Re: Screensharing: Bootstrapping Collaboration between Capturer and Capturee

Thinking a bit outside the box: there's an existing weary to communicate
"state" to a web page and that's through URL fragments and URL query
parameters. Could we just support those instead of something as specific as
slide numbers?


On Thu, Jun 17, 2021, 12:27 PM Jan-Ivar Bruaroey <> wrote:

> > Embedding the specific UA controls in the browser (proposal A and B) is
> a layering violation.
> @Harald (I think you mean B?) In any case, the explainer
> <>
> seems quite clear that the primary use case of getDisplayMedia is
> presentations in video conferences. That's why browsers push captured
> windows to the front
> <>, among
> other things.

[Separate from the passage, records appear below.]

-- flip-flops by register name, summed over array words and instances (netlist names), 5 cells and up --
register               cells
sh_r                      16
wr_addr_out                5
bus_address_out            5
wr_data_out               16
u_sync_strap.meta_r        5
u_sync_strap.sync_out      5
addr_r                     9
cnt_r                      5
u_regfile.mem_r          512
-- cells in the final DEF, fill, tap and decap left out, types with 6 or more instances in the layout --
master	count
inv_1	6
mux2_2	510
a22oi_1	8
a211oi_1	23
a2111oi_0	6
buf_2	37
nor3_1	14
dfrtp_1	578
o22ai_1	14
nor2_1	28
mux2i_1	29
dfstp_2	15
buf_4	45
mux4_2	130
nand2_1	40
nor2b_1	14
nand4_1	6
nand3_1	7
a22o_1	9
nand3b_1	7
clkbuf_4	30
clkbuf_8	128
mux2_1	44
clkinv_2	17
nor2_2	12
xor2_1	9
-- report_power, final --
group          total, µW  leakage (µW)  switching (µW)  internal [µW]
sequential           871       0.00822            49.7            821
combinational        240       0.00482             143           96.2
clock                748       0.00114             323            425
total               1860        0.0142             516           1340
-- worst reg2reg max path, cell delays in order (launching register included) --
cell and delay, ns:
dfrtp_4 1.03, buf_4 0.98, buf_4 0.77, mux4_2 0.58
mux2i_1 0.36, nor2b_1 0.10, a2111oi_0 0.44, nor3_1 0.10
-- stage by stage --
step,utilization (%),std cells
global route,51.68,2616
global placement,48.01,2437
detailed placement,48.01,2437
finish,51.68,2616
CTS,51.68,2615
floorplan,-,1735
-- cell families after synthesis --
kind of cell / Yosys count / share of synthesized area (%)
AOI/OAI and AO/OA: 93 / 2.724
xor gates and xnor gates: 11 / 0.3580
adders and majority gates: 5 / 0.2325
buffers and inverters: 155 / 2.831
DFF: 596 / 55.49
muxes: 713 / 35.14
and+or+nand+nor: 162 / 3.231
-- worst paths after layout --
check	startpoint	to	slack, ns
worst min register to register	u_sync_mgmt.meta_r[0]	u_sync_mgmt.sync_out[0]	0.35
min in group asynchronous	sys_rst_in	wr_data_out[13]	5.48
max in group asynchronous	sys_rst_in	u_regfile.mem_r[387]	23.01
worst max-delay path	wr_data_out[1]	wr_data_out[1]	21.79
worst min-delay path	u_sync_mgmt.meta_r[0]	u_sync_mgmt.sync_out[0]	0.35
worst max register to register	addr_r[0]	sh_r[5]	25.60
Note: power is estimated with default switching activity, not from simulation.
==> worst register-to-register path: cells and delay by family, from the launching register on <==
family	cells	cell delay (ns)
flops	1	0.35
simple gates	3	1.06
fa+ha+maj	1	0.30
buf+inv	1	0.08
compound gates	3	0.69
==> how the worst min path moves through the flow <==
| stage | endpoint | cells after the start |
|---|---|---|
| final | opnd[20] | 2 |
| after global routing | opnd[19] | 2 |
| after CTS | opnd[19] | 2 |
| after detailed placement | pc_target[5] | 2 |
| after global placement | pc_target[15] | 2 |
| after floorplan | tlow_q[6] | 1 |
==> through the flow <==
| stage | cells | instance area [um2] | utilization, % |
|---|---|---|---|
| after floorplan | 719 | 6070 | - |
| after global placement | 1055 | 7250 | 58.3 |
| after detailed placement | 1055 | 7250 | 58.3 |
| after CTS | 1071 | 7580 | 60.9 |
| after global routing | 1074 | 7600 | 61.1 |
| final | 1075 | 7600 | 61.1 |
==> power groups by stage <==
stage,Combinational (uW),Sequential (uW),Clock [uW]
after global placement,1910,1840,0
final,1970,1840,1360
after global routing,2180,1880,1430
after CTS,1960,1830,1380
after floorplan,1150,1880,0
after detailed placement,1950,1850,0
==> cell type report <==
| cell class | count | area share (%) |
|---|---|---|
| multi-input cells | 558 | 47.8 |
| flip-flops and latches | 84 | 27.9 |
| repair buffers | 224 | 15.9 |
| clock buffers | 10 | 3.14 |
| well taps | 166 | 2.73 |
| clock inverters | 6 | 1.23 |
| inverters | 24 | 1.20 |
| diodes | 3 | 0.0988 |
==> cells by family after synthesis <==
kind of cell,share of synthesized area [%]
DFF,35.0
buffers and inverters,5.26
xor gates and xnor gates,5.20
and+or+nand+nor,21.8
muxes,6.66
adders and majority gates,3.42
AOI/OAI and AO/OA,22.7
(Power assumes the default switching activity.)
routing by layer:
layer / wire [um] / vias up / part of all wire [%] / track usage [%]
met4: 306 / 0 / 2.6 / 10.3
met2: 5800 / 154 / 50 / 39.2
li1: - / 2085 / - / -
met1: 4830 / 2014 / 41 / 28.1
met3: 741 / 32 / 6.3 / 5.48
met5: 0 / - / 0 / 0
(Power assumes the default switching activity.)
===== src/rtcam_match.sv =====
// field-by-field comparison of the running calendar against the alarm setup
`timescale 1ns/1ns
module rtcam_match
	import rtcam_pkg::*;
(
	input  wire logic              aclk,      // system clock
	input  wire logic              aresetn,   // synchronous reset, low active
	input  wire logic              arm,       // global alarm arm
	input  wire rtcam_pkg::rtcam_ena_t ena,   // per-field enables
	input  wire rtcam_pkg::rtcam_cal_t cmp,   // compare values
	input  wire rtcam_pkg::rtcam_cal_t now,   // live calendar
	output logic                   hit_q      // registered match level
);
	logic [6:0] eq;   // field equality
	logic [6:0] on;   // field enables

	// =============================================
	// field comparison
	assign eq = {now.year == cmp.year, now.month == cmp.month, now.mday == cmp.mday,
		now.weekday == cmp.weekday, now.hours == cmp.hours,
		now.minutes == cmp.minutes, now.seconds == cmp.seconds};
	assign on = ena;

	// a disabled field always agrees; no fields enabled matches every cycle while armed
	always_ff @(posedge aclk) begin
		if (!aresetn) begin
			hit_q <= 1'b0;
		end else begin
			hit_q <= arm && ((eq | ~on) == 7'h7f);
		end
	end
endmodule
## src/design/gpab_pkg.sv

```systemverilog
// Constants, register map and carrier types for the two-port GPIO block.
// Assumes a classic Wishbone slave with 32-bit data, one word per register.
// ****************************************************************
// Summary of operation
// ****************************************************************
package gpab_pkg;
    // ****************************************************************
    // Register indices (byte address is four times the index)
    // ****************************************************************
    localparam logic [7:0] GPAB_IDX_PA_DATA = 8'h05; // Port A pins/latch
    localparam logic [7:0] GPAB_IDX_PB_DATA = 8'h06; // Port B pins/latch
    localparam logic [7:0] GPAB_IDX_OPTION = 8'h81; // Option register
    localparam logic [7:0] GPAB_IDX_PA_DIR = 8'h85; // Port A direction
    localparam logic [7:0] GPAB_IDX_PB_DIR = 8'h86; // Port B direction
    localparam logic [7:0] GPAB_IDX_ANCFG = 8'h9f; // Analog pin config
    localparam logic [7:0] GPAB_IDX_INTCTL = 8'h0b; // Interrupt control
    localparam logic [7:0] GPAB_IDX_SLEEP = 8'h0c; // Sleep control
    // Field positions
    localparam int GPAB_PU_DIS_BIT = 7; // Pull-up disable, active high
    localparam int GPAB_CHG_FLAG_BIT = 0; // Port change flag
    localparam int GPAB_CHG_EN_BIT = 3; // Port change enable
    localparam int GPAB_TMR_PIN = 4; // Timer clock pin of port A
    localparam int GPAB_SS_PIN = 5; // Slave select pin of port A
    localparam int GPAB_EXT_PIN = 0; // External interrupt pin of port B
    localparam int GPAB_PGC_PIN = 6; // Programming clock pin
    localparam int GPAB_PGD_PIN = 7; // Programming data pin
    // Reset values
    localparam logic [5:0] GPAB_PA_DIR_RST = 6'h3f;
    localparam logic [7:0] GPAB_PB_DIR_RST = 8'hff;
    localparam logic [7:0] GPAB_OPTION_RST = 8'hff;
    localparam logic [2:0] GPAB_ANCFG_RST = 3'h0;
    localparam logic [7:0] GPAB_INTCTL_RST = 8'h00;
    localparam logic [31:0] GPAB_UNMAPPED = 32'h0000_0000;
    // Analog configuration code that leaves all port A pins digital
    localparam logic [2:0] GPAB_ANCFG_DIGITAL = 3'h6;

    // Wishbone request carrier
    typedef struct packed {
        logic cyc;
        logic stb;
        logic we;
        logic [3:0] sel;
        logic [9:0] adr; // Byte address
        logic [31:0] dat;
    } gpab_wb_req_t;

    // Pin group carrier: input, output and output enable (low drives)
    typedef struct packed {
        logic [7:0] din;
        logic [7:0] dout;
        logic [7:0] oe_n;
    } gpab_pins_t;
endpackage

```

## src/design/gpab_top.sv

```systemverilog
// GPIO ports A and B with interrupt-on-change and Wishbone registers.
// Assumes pin inputs are synchronous to mclk; pads resolve level from oe_n.
//
// Added by the designer: the Wishbone interface to the registers.
module gpab_top #(
    parameter bit HAS_ANALOG = 1'b1 // Analog-converter variant
) (
    input wire logic mclk,
    input wire logic rst_n,
    input wire logic por_n, // Power-on reset marker, low on power-on
    input wire gpab_pkg::gpab_wb_req_t wb_req,
    output logic [31:0] wb_dat_o,
    output logic wb_ack_o,
    input wire logic [5:0] pa_din,
    output logic [5:0] pa_dout,
    output logic [5:0] pa_oe_n,
    input wire logic [7:0] pb_din,
    output logic [7:0] pb_dout,
    output logic [7:0] pb_oe_n,
    output logic [7:0] pb_pullup_en,
    output logic [2:0] analog_pin_configuration,
    output logic timer_zero_clock_pin,
    output logic slave_select_pin,
    output logic external_interrupt_pin,
    output logic prog_clk_in,
    output logic prog_data_in,
    output logic port_change_flag,
    output logic port_change_irq,
    output logic wake_n
);
    import gpab_pkg::*;

    // ****************************************************************
    // Registers
    // ****************************************************************
    logic [5:0] pa_latch_r; // Port A output latch
    logic [5:0] port_a_direction_r; // One bit per pin, 1 = input
    logic [7:0] pb_latch_r; // Port B output latch
    logic [7:0] port_b_direction_r; // 1 = input
    logic [7:0] option_r; // Option register
    logic [2:0] ancfg_r; // Analog pin configuration
    logic [7:0] intctl_r; // Interrupt control register
    logic sleep_r; // Sleep request
    logic [3:0] chg_copy_r; // Levels of bits 7:4 at last access
    logic ack_r; // Bus acknowledge
    logic [31:0] rdat_r; // Read data
    logic pu_off_r; // Pull-ups held off since power-on

    // ****************************************************************
    // Bus decode
    // ****************************************************************
    logic req; // New access this cycle
    logic wr; // Write access
    logic [7:0] idx; // Register index
    logic pb_access; // Any port B data access
    logic [3:0] mismatch; // Per-pin change
    logic chg_any; // OR of mismatches
    logic [5:0] analog_mask; // Port A pins in analog mode

    // Word index from byte address
    function automatic logic [7:0] word_idx(input logic [9:0] a);
        return a[9:2];
    endfunction

    // Lane-merge a byte into an old value using sel bit 0
    function automatic logic [7:0] merge8(input logic [7:0] o,
                                          input logic [31:0] d,
                                          input logic [3:0] s);
        return s[0] ? d[7:0] : o;
    endfunction

    assign req = wb_req.cyc && wb_req.stb && !ack_r;
    assign wr = req && wb_req.we;
    assign idx = word_idx(wb_req.adr);
    assign pb_access = req && (idx == GPAB_IDX_PB_DATA);

    // Analog pins: code 000 makes 0,1,2,3,5 analog
    always_comb begin
        analog_mask = 6'h00;
        if (HAS_ANALOG && ancfg_r != GPAB_ANCFG_DIGITAL) begin
            analog_mask = 6'h2f;
        end
    end

    // ****************************************************************
    // Port A registers
    // ****************************************************************
    // Direction resets to all ones on every reset
    always_ff @(posedge mclk or negedge rst_n) begin
        if (!rst_n) begin
            port_a_direction_r <= GPAB_PA_DIR_RST;
        end else if (wr && idx == GPAB_IDX_PA_DIR && wb_req.sel[0]) begin
            port_a_direction_r <= wb_req.dat[5:0];
        end
    end

    // Output latch; write updates latch only
    always_ff @(posedge mclk or negedge rst_n) begin
        if (!rst_n) begin
            pa_latch_r <= 6'h00;
        end else if (wr && idx == GPAB_IDX_PA_DATA && wb_req.sel[0]) begin
            pa_latch_r <= wb_req.dat[5:0];
        end
    end

    // Analog configuration, only in the analog variant
    always_ff @(posedge mclk or negedge rst_n) begin
        if (!rst_n) begin
            ancfg_r <= GPAB_ANCFG_RST;
        end else if (HAS_ANALOG && wr && idx == GPAB_IDX_ANCFG
                     && wb_req.sel[0]) begin
            ancfg_r <= wb_req.dat[2:0];
        end
    end

    // ****************************************************************
    // Port B registers
    // ****************************************************************
    // Direction resets to all ones
    always_ff @(posedge mclk or negedge rst_n) begin
        if (!rst_n) begin
            port_b_direction_r <= GPAB_PB_DIR_RST;
        end else if (wr && idx == GPAB_IDX_PB_DIR) begin
            port_b_direction_r <= merge8(port_b_direction_r, wb_req.dat,
                                         wb_req.sel);
        end
    end

    // Output latch
    always_ff @(posedge mclk or negedge rst_n) begin
        if (!rst_n) begin
            pb_latch_r <= 8'h00;
        end else if (wr && idx == GPAB_IDX_PB_DATA) begin
            pb_latch_r <= merge8(pb_latch_r, wb_req.dat, wb_req.sel);
        end
    end

    // Option register; pull-up disable bit reset high
    always_ff @(posedge mclk or negedge rst_n) begin
        if (!rst_n) begin
            option_r <= GPAB_OPTION_RST;
        end else if (wr && idx == GPAB_IDX_OPTION) begin
            option_r <= merge8(option_r, wb_req.dat, wb_req.sel);
        end
    end

    // Pull-ups stay off after a power-on reset until option is written
    always_ff @(posedge mclk or negedge rst_n) begin
        if (!rst_n) begin
            pu_off_r <= 1'b1;
        end else if (!por_n) begin
            pu_off_r <= 1'b1;
        end else if (wr && idx == GPAB_IDX_OPTION) begin
            pu_off_r <= 1'b0;
        end
    end

    // ****************************************************************
    // Change detection
    // ****************************************************************
    // Mismatch only on inputs among bits 7:4
    assign mismatch = (pb_din[7:4] ^ chg_copy_r)
                      & port_b_direction_r[7:4];
    assign chg_any = |mismatch;

    // Copy refreshed by any port B data access
    always_ff @(posedge mclk or negedge rst_n) begin
        if (!rst_n) begin
            chg_copy_r <= 4'h0;
        end else if (pb_access) begin
            chg_copy_r <= pb_din[7:4];
        end
    end

    // Interrupt control; the set from a mismatch wins over a clear
    always_ff @(posedge mclk or negedge rst_n) begin
        if (!rst_n) begin
            intctl_r <= GPAB_INTCTL_RST;
        end else begin
            if (wr && idx == GPAB_IDX_INTCTL && wb_req.sel[0]) begin
                intctl_r <= wb_req.dat[7:0];
            end
            if (chg_any) begin
                intctl_r[GPAB_CHG_FLAG_BIT] <= 1'b1;
            end
        end
    end

    // Sleep request, ended by a port change
    always_ff @(posedge mclk or negedge rst_n) begin
        if (!rst_n) begin
            sleep_r <= 1'b0;
        end else if (intctl_r[GPAB_CHG_FLAG_BIT]) begin
            sleep_r <= 1'b0;
        end else if (wr && idx == GPAB_IDX_SLEEP && wb_req.sel[0]) begin
            sleep_r <= wb_req.dat[0];
        end
    end

    // ****************************************************************
    // Read data and acknowledge
    // ****************************************************************
    always_ff @(posedge mclk or negedge rst_n) begin
        if (!rst_n) begin
            rdat_r <= GPAB_UNMAPPED;
        end else if (req) begin
            case (idx)
                GPAB_IDX_PA_DATA: // Pins, analog pins read zero
                    rdat_r <= {26'h0, pa_din & ~analog_mask};
                GPAB_IDX_PA_DIR:
                    rdat_r <= {26'h0, port_a_direction_r};
                GPAB_IDX_PB_DATA:
                    rdat_r <= {24'h0, pb_din};
                GPAB_IDX_PB_DIR:
                    rdat_r <= {24'h0, port_b_direction_r};
                GPAB_IDX_OPTION:
                    rdat_r <= {24'h0, option_r};
                GPAB_IDX_ANCFG:
                    rdat_r <= HAS_ANALOG ? {29'h0, ancfg_r} : GPAB_UNMAPPED;
                GPAB_IDX_INTCTL:
                    rdat_r <= {24'h0, intctl_r};
                GPAB_IDX_SLEEP:
                    rdat_r <= {31'h0, sleep_r};
                default:
                    rdat_r <= GPAB_UNMAPPED;
            endcase
        end
    end

    // One-cycle ack one cycle after request
    always_ff @(posedge mclk or negedge rst_n) begin
        if (!rst_n) begin
            ack_r <= 1'b0;
        end else begin
            ack_r <= req;
        end
    end

    // ****************************************************************
    // Pin drivers
    // ****************************************************************
    always_comb begin
        pa_dout = pa_latch_r;
        pa_oe_n = port_a_direction_r | analog_mask;
        // Open-drain: only drive when latch is low
        pa_dout[GPAB_TMR_PIN] = 1'b0;
        pa_oe_n[GPAB_TMR_PIN] = port_a_direction_r[GPAB_TMR_PIN]
                                | pa_latch_r[GPAB_TMR_PIN];
    end

    assign pb_dout = pb_latch_r;
    assign pb_oe_n = port_b_direction_r;
    // Pull-up on only for inputs with disable bit clear
    assign pb_pullup_en = (pu_off_r || option_r[GPAB_PU_DIS_BIT])
                          ? 8'h00 : port_b_direction_r;

    // Alternate functions; Schmitt buffering lives in the pad
    assign timer_zero_clock_pin = pa_din[GPAB_TMR_PIN];
    assign slave_select_pin = pa_din[GPAB_SS_PIN];
    assign external_interrupt_pin = pb_din[GPAB_EXT_PIN];
    assign prog_clk_in = pb_din[GPAB_PGC_PIN];
    assign prog_data_in = pb_din[GPAB_PGD_PIN];
    assign analog_pin_configuration = ancfg_r;
    assign port_change_flag = intctl_r[GPAB_CHG_FLAG_BIT];
    assign port_change_irq = intctl_r[GPAB_CHG_FLAG_BIT]
                             & intctl_r[GPAB_CHG_EN_BIT];
    assign wake_n = !sleep_r;
    assign wb_dat_o = rdat_r;
    assign wb_ack_o = ack_r;

    // ****************************************************************
    // Assertions
    // ****************************************************************
    a_flag_on_mismatch: assert property (
        @(posedge mclk) disable iff (!rst_n)
        chg_any |=> port_change_flag)
        else $error("mismatch did not set flag");
    a_access_ends_mismatch: assert property (
        @(posedge mclk) disable iff (!rst_n)
        pb_access && $stable(pb_din) ##1 $stable(pb_din) |-> !chg_any)
        else $error("port access did not end mismatch");
    a_output_excluded: assert property (
        @(posedge mclk) disable iff (!rst_n)
        (port_b_direction_r[7:4] == 4'h0) |-> !chg_any)
        else $error("output pin caused change");
    a_pullup_output_off: assert property (
        @(posedge mclk) disable iff (!rst_n)
        (pb_pullup_en & ~port_b_direction_r) == 8'h00)
        else $error("pull-up on output pin");
    a_pb_drive_latch: assert property (
        @(posedge mclk) disable iff (!rst_n)
        ((pb_dout ^ pb_latch_r) | (pb_oe_n ^ port_b_direction_r)) == 8'h00)
        else $error("port B drive wrong");
    a_od_never_high: assert property (
        @(posedge mclk) disable iff (!rst_n)
        !pa_oe_n[GPAB_TMR_PIN] |-> !pa_dout[GPAB_TMR_PIN])
        else $error("open-drain pin drove high");
    a_ack_one_cycle: assert property (
        @(posedge mclk) disable iff (!rst_n)
        req |=> wb_ack_o ##1 !wb_ack_o)
        else $error("ack timing wrong");
    a_flag_wakes: assert property (
        @(posedge mclk) disable iff (!rst_n)
        port_change_flag |=> wake_n)
        else $error("change did not wake");
    a_pullup_por_off: assert property (
        @(posedge mclk) disable iff (!rst_n)
        !por_n |=> pb_pullup_en == 8'h00)
        else $error("pull-up on after power-on");

    c_change_flag: cover property (@(posedge mclk) disable iff (!rst_n)
        !port_change_flag ##1 port_change_flag);
    c_wake: cover property (@(posedge mclk) disable iff (!rst_n)
        sleep_r ##1 !sleep_r);
    c_pb_read: cover property (@(posedge mclk) disable iff (!rst_n)
        pb_access && !wb_req.we);
endmodule

```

I'm not taking a position on Youenn's proposal, only noting
> that having user agents involved at a high level here does not seem out of
> bounds: Two sites are involved, and user agents stepping in to mediate to
> protect users seems fine and appropriate to me, if they wish to do that.

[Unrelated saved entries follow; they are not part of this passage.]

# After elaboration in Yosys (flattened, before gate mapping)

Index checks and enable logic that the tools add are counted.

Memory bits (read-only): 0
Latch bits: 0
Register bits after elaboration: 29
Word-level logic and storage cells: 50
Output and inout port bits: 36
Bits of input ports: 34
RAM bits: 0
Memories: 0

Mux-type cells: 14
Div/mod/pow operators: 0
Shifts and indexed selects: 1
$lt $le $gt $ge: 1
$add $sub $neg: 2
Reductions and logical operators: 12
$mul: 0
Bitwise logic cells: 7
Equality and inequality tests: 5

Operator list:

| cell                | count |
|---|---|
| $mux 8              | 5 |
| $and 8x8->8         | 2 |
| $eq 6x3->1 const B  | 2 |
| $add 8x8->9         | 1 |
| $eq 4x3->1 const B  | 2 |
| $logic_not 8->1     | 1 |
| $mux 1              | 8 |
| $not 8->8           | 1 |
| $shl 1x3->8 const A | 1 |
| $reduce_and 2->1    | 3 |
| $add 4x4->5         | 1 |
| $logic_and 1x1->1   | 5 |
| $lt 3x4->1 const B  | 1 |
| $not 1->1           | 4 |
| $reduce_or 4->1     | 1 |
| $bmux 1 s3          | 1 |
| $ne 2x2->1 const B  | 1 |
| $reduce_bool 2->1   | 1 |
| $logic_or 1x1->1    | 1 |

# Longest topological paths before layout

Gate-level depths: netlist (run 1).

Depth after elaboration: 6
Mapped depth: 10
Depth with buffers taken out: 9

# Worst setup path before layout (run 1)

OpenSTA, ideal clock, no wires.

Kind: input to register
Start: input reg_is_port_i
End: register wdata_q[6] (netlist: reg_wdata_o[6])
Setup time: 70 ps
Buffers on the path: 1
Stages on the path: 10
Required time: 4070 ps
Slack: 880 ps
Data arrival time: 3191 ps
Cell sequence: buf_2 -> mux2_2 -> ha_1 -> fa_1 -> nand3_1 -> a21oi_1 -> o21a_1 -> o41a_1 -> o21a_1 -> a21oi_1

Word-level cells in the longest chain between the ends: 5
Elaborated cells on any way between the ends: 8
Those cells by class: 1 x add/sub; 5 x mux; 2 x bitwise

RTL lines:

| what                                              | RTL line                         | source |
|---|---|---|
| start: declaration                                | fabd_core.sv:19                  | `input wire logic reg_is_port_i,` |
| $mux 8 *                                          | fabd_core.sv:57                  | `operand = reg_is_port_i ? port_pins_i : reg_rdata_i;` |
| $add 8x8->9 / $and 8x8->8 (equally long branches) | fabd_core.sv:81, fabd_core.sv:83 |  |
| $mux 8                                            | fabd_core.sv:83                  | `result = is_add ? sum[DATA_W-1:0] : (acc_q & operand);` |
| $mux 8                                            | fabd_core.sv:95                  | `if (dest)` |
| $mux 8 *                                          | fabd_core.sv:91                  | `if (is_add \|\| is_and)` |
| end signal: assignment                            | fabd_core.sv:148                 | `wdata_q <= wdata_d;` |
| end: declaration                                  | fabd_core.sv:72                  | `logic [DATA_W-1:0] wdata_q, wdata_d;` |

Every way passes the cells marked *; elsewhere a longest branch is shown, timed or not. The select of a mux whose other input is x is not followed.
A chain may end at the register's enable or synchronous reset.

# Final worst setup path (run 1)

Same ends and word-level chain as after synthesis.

> > Considering both exist in the same browser instance, that is a
> mind-bogglingly unnecessary detour.
> @Lennart Point taken. Most users run just one browser (we're all the
> anomaly). So it's useful to scope the problem down to capturer and capturee
> in the *same user agent*.
> This may not matter in the id-solution, but back to Sergio's concern:
> > My concern is that it will provide no value to Jitsi but will help
> create monopolies to VC+content providers.
> @Elad An id-only solution is no good, for this reason. At the same, an
> id-solution is probably inevitable: even a {slideNumber} constraint could
> be used to communicate a handshake.
> Thus, the solution needs to mandate a baseline set of presentation
> controls that work without any id, and expose the id as part of registering
> for that. That's what I'd like to propose:
>    1. Target calls a method, providing how many slides it has, and
>    whether to UA-guard against capture past (cross-origin) navigation
>    2. Capturer gets {min, max} = track.getCapabilities().slideNumber; and
>    can track.applyConstraints({slideNumber: min});
>    3. Capturer can also get a track.getSettings().presentationId.

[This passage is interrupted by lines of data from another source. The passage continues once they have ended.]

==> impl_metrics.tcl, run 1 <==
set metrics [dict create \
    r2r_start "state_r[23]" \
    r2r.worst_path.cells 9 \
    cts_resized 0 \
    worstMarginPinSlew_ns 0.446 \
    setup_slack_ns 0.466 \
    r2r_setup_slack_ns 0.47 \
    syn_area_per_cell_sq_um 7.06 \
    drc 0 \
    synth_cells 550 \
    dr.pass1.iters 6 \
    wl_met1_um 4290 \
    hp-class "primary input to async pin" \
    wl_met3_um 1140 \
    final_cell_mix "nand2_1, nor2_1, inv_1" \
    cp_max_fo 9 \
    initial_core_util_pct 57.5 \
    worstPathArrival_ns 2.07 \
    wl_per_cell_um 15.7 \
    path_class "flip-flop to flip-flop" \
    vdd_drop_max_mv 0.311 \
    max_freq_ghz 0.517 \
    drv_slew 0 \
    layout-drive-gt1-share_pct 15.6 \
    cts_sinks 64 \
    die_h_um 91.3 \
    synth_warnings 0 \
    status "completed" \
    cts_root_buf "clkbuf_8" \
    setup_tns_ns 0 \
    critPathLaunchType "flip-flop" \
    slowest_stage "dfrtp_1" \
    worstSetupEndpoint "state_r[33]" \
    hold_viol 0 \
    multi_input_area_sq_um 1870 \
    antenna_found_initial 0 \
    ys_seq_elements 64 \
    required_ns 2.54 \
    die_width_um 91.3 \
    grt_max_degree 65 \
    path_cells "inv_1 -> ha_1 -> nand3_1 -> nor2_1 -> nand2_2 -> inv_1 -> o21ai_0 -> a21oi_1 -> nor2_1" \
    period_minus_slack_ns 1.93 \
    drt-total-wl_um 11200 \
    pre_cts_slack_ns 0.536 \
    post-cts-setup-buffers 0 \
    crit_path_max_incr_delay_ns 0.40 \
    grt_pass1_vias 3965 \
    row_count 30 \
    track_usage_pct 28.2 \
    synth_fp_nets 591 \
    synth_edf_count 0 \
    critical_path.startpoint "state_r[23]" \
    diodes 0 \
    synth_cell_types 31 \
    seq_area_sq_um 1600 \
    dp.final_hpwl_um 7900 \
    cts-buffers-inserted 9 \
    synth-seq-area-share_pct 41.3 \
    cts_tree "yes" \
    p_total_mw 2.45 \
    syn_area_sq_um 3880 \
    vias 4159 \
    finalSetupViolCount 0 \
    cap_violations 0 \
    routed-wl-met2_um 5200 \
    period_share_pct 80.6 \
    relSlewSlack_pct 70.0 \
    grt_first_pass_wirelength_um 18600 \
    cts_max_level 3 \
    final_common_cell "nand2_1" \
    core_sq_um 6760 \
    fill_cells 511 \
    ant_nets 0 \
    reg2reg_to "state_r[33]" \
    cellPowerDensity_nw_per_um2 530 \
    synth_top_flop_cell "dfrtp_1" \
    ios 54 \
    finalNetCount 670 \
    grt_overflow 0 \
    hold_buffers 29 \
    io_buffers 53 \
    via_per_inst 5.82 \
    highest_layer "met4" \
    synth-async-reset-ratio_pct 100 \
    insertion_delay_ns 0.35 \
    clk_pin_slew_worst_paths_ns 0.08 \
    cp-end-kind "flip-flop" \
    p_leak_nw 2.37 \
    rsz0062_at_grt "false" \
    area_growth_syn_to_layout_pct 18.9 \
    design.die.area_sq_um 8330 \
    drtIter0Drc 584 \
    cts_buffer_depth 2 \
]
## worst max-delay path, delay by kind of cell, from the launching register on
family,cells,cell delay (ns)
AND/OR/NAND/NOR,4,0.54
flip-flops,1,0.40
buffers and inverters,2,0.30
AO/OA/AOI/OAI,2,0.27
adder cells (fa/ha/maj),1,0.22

>    4. Some event if the target navigates or calls the method again.
> I agree we cannot force apps to work together, but if we make it
> embarrassingly easy, then hopefully twitter shaming can do the rest.
> But seriously, I think vc apps see the market benefit of letting
> presenters present with whatever tools they have, just like they recognize
> the benefit of participants joining from browsers on whatever device
> they're on (or dialing in from phones! sheesh)
> I think presentation apps see the market benefit of working in whatever
> meeting their user is in.
> IOW you can't capture an audience that is already captured in a meeting
> they didn't start.
> If it turns out I was being naive here, it'll be on the internet forever.
> No biggie. ;)
> Disclaimer: this all still needs to be under site-isolation and capture
> opt-in.
> On Wed, Jun 16, 2021 at 3:42 PM Harald Alvestrand <>
> wrote:
>> Setting up cross-network communication backs us into the "URI that can be
>> used to connect webrtc" topic.
>> We had strong warnings against minting those tokens in the security docs
>> for general A/V media session usage; it seems to make much more sense (or
>> rather: forbidding it seems to make much less sense) when we're dealing
>> with process-to-process comms in a distributed application.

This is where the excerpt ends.